We want to minimize \(S\) with respect to each of the constants, \(a_0\), \(a_1\) and \(a_2\):

\[ \frac{\partial S}{\partial a_0} = 2 \sum_{i=0}^n (a_0 + a_1 x_{1, ~i} + a_2 x_{2, ~i} - y_i) = 0 \]

,

\[ \frac{\partial S}{\partial a_1} = 2 \sum_{i=0}^n (a_0 + a_1 x_{1,~i} + a_2 x_{2,~i} - y_i)x_{1,~i} = 0 \]

and

\[ \frac{\partial S}{\partial a_2} = 2 \sum_{i=0}^n (a_0 + a_1 x_{1,~i} + a_2 x_{2,~i} - y_i)x_{2,~i} = 0 \]

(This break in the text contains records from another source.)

### src/rtl/mvm_frame_ctrl.sv
// rtl/mvm_frame_ctrl.sv - UART byte framing and sequencing controller for the MVM core
module mvm_frame_ctrl #(
    parameter int R              = 4,
    parameter int C              = 4,
    parameter int W_X            = 4,
    parameter int W_K            = 4,
    parameter int W_Y_OUT        = 10,
    parameter int BITS_PER_WORD  = 8,
    parameter int TIMEOUT_CYCLES = 1024,
    parameter int W_BUS_KX       = R*C*W_K + C*W_X,
    parameter int W_BUS_Y        = R*W_Y_OUT
) (
    input  logic                     clk,
    input  logic                     rstn,
    input  logic                     s_valid,
    input  logic [BITS_PER_WORD-1:0] s_data,
    output logic                     s_ready,
    output logic [W_BUS_KX-1:0]      mvm_kx,
    output logic                     mvm_start,
    input  logic                     mvm_done,
    input  logic [W_BUS_Y-1:0]       mvm_y,
    output logic                     m_valid,
    output logic [BITS_PER_WORD-1:0] m_data,
    input  logic                     m_ready,
    output logic                     busy,
    output logic                     overrun,
    output logic                     frame_err
);
    localparam int N_WORDS_KX = W_BUS_KX / BITS_PER_WORD;
    localparam int N_WORDS_Y  = W_BUS_Y / BITS_PER_WORD;
    localparam int CW = (N_WORDS_KX > 1) ? $clog2(N_WORDS_KX) : 1;
    localparam int WW = (N_WORDS_Y > 1) ? $clog2(N_WORDS_Y) : 1;
    localparam int IW = (TIMEOUT_CYCLES > 0) ? $clog2(TIMEOUT_CYCLES + 1) : 1;
    localparam logic [CW-1:0] CNT_LAST  = CW'(N_WORDS_KX - 1);
    localparam logic [WW-1:0] WCNT_LAST = WW'(N_WORDS_Y - 1);
    localparam logic [IW-1:0] IDLE_LAST = IW'((TIMEOUT_CYCLES > 0) ? TIMEOUT_CYCLES - 1 : 0);

    localparam logic [1:0] ST_RECV  = 2'd0;
    localparam logic [1:0] ST_START = 2'd1;
    localparam logic [1:0] ST_WAIT  = 2'd2;
    localparam logic [1:0] ST_SEND  = 2'd3;

    generate
        if ((W_BUS_KX % BITS_PER_WORD) != 0 || (W_BUS_Y % BITS_PER_WORD) != 0) begin : g_bad_width
            $error("mvm_frame_ctrl: operand/result buses must be whole multiples of BITS_PER_WORD");
        end
    endgenerate

    logic [1:0]          state_q, state_d;
    logic [CW-1:0]       cnt_q, cnt_d;
    logic [IW-1:0]       idle_q, idle_d;
    logic [WW-1:0]       wcnt_q, wcnt_d;
    logic [W_BUS_KX-1:0] kx_q, kx_d;
    logic [W_BUS_Y-1:0]  y_q, y_d;
    logic                overrun_q, overrun_d;
    logic                frame_err_q, frame_err_d;

    always_comb begin
        state_d     = state_q;
        cnt_d       = cnt_q;
        idle_d      = idle_q;
        wcnt_d      = wcnt_q;
        kx_d        = kx_q;
        y_d         = y_q;
        overrun_d   = overrun_q;
        frame_err_d = 1'b0;
        // The receiver cannot stall, so anything arriving outside RECV is lost.
        if (s_valid && state_q != ST_RECV) begin
            overrun_d = 1'b1;
        end
        case (state_q)
            ST_RECV: begin
                if (s_valid) begin
                    for (int i = 0; i < N_WORDS_KX; i++) begin
                        if (cnt_q == CW'(i)) begin
                            kx_d[i*BITS_PER_WORD +: BITS_PER_WORD] = s_data;
                        end
                    end
                    idle_d = '0;
                    if (cnt_q == CNT_LAST) begin
                        cnt_d   = '0;
                        state_d = ST_START;
                    end else begin
                        cnt_d = cnt_q + CW'(1);
                    end
                end else if (TIMEOUT_CYCLES != 0 && cnt_q != '0) begin
                    if (idle_q == IDLE_LAST) begin
                        cnt_d       = '0;
                        idle_d      = '0;
                        frame_err_d = 1'b1;
                    end else begin
                        idle_d = idle_q + IW'(1);
                    end
                end
            end
            ST_START: state_d = ST_WAIT;
            ST_WAIT: begin
                if (mvm_done) begin
                    y_d     = mvm_y;
                    wcnt_d  = '0;
                    state_d = ST_SEND;
                end
            end
            default: begin
                if (m_ready) begin
                    if (wcnt_q == WCNT_LAST) begin
                        wcnt_d  = '0;
                        state_d = ST_RECV;
                    end else begin
                        wcnt_d = wcnt_q + WW'(1);
                    end
                end
            end
        endcase
    end

    always_ff @(posedge clk) begin
        if (!rstn) begin
            state_q     <= ST_RECV;
            cnt_q       <= '0;
            idle_q      <= '0;
            wcnt_q      <= '0;
            kx_q        <= '0;
            y_q         <= '0;
            overrun_q   <= 1'b0;
            frame_err_q <= 1'b0;
        end else begin
            state_q     <= state_d;
            cnt_q       <= cnt_d;
            idle_q      <= idle_d;
            wcnt_q      <= wcnt_d;
            kx_q        <= kx_d;
            y_q         <= y_d;
            overrun_q   <= overrun_d;
            frame_err_q <= frame_err_d;
        end
    end

    always_comb begin
        m_data = '0;
        for (int i = 0; i < N_WORDS_Y; i++) begin
            if (wcnt_q == WW'(i)) begin
                m_data = y_q[i*BITS_PER_WORD +: BITS_PER_WORD];
            end
        end
    end

    assign s_ready   = (state_q == ST_RECV);
    assign mvm_start = (state_q == ST_START);
    assign m_valid   = (state_q == ST_SEND);
    assign busy      = !(state_q == ST_RECV && cnt_q == '0);
    assign mvm_kx    = kx_q;
    assign overrun   = overrun_q;
    assign frame_err = frame_err_q;
endmodule

### config.mk
export PLATFORM = sky130hd
export DESIGN_NAME = mvm_frame_ctrl
export DESIGN_NICKNAME = d
export VERILOG_FILES = /design/src/rtl/mvm_frame_ctrl.sv
export SDC_FILE = /design/constraint.sdc
export NUM_CORES = 1
export LEC_CHECK = 0
export BUFFER_PORTS_ARGS = -buffer_cell sky130_fd_sc_hd__buf_2
export CORE_AREA = 2 2 113 115
export CTS_BUF_LIST = sky130_fd_sc_hd__clkbuf_4 sky130_fd_sc_hd__clkbuf_8
export CTS_CLUSTER_DIAMETER = 200
export DETAILED_ROUTE_END_ITERATION = 16
export DIE_AREA = 0 0 115 117
export PLACE_DENSITY = 0.77
export SYNTH_ARGS = -nofsm -noshare
export SYNTH_HDL_FRONTEND = slang
export SYNTH_SLANG_ARGS = --single-unit
### constraint.sdc
create_clock -name clk -period 1.9 [get_ports clk]
set_input_delay 0.285 -clock clk [delete_from_list [all_inputs] [get_ports clk]]
set_output_delay 0.285 -clock clk [all_outputs]
set_load 0.02 [all_outputs]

Re-arranging the above equations and using our statistical notation yields:

\[ a_0 + a_1 \langle x_1 \rangle + a_2 \langle x_2 \rangle = \langle y \rangle \]

,

\[\begin{split} a_0\langle x_1\rangle + a_1\langle x_1^2\rangle + a_2\langle x_1 x_2 \rangle = \langle x_1 y \rangle\\ \end{split}\]

and

\[ a_0\langle x_2\rangle + a_1\langle x_1 x_2\rangle + a_2\langle x_2^{~~2}\rangle = \langle x_2 y\rangle \]

This time algebraic manipulation is a lot more work, instead we shall use a matrix equation (which will serve us better in the more generic case to come). The matrix equation representation is:

\[\begin{split} \begin{pmatrix} 1 &\langle x_1\rangle &\langle{x_2}\rangle\\ \langle{x_1}\rangle &\langle{x_1^2}\rangle &\langle{x_1x_2}\rangle\\ \langle{x_2}\rangle &\langle{x_1x_2}\rangle &\langle{x_2^2}\rangle\\ \end{pmatrix} \begin{pmatrix} a_0\\ a_1\\ a_2\\ \end{pmatrix} = \begin{pmatrix} \langle{y}\rangle\\ \langle{x_1 y}\rangle\\ \langle{x_2 y}\rangle \end{pmatrix} \end{split}\]

This can easily be solved numerically using:

(14)#\[\begin{split} \begin{align} \boldsymbol{X}\boldsymbol{A} &= \boldsymbol{Y}\\ \therefore \boldsymbol{A} &= \boldsymbol{X}^{-1} \boldsymbol{Y}\\ \end{align} \end{split}\]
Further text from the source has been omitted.